[Start of section]
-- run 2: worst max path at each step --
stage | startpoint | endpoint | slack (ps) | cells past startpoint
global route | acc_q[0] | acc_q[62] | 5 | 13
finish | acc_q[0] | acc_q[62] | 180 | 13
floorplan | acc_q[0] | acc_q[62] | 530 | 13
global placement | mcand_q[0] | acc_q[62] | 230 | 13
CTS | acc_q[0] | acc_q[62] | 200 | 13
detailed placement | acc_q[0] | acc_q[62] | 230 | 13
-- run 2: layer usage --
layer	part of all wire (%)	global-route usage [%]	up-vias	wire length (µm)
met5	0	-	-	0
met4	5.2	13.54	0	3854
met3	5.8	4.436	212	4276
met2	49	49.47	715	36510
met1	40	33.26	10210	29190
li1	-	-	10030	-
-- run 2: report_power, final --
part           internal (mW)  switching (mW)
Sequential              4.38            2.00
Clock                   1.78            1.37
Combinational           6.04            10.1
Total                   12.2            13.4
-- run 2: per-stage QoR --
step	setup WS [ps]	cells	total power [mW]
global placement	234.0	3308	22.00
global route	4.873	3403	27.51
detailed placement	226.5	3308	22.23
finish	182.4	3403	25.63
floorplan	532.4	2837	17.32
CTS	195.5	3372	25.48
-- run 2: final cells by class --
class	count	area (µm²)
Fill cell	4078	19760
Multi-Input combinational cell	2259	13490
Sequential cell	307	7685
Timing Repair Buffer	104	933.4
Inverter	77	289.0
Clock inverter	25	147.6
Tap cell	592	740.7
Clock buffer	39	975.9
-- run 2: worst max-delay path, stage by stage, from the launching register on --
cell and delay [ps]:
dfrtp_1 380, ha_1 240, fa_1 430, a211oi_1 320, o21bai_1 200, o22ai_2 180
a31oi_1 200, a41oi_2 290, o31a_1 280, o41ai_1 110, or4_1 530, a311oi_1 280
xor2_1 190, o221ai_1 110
[End of section]
How to complete this task: Reproduce every entry above so that each one matches its source exactly.

Answer for the task:
-- run 2: worst max path at each step --
stage | startpoint | endpoint | slack (ps) | cells past startpoint
global route | acc_q[0] | acc_q[62] | 5 | 13
finish | acc_q[0] | acc_q[62] | 180 | 13
floorplan | acc_q[0] | acc_q[62] | 530 | 13
global placement | mcand_q[0] | acc_q[62] | 230 | 13
CTS | acc_q[0] | acc_q[62] | 200 | 13
detailed placement | acc_q[0] | acc_q[62] | 230 | 13
-- run 2: layer usage --
layer	part of all wire (%)	global-route usage [%]	up-vias	wire length (µm)
met5	0	-	-	0
met4	5.2	13.54	0	3854
met3	5.8	4.436	212	4276
met2	49	49.47	715	36510
met1	40	33.26	10210	29190
li1	-	-	10030	-
-- run 2: report_power, final --
part           internal (mW)  switching (mW)
Sequential              4.38            2.00
Clock                   1.78            1.37
Combinational           6.04            10.1
Total                   12.2            13.4
-- run 2: per-stage QoR --
step	setup WS [ps]	cells	total power [mW]
global placement	234.0	3308	22.00
global route	4.873	3403	27.51
detailed placement	226.5	3308	22.23
finish	182.4	3403	25.63
floorplan	532.4	2837	17.32
CTS	195.5	3372	25.48
-- run 2: final cells by class --
class	count	area (µm²)
Fill cell	4078	19760
Multi-Input combinational cell	2259	13490
Sequential cell	307	7685
Timing Repair Buffer	104	933.4
Inverter	77	289.0
Clock inverter	25	147.6
Tap cell	592	740.7
Clock buffer	39	975.9
-- run 2: worst max-delay path, stage by stage, from the launching register on --
cell and delay [ps]:
dfrtp_1 380, ha_1 240, fa_1 430, a211oi_1 320, o21bai_1 200, o22ai_2 180
a31oi_1 200, a41oi_2 290, o31a_1 280, o41ai_1 110, or4_1 530, a311oi_1 280
xor2_1 190, o221ai_1 110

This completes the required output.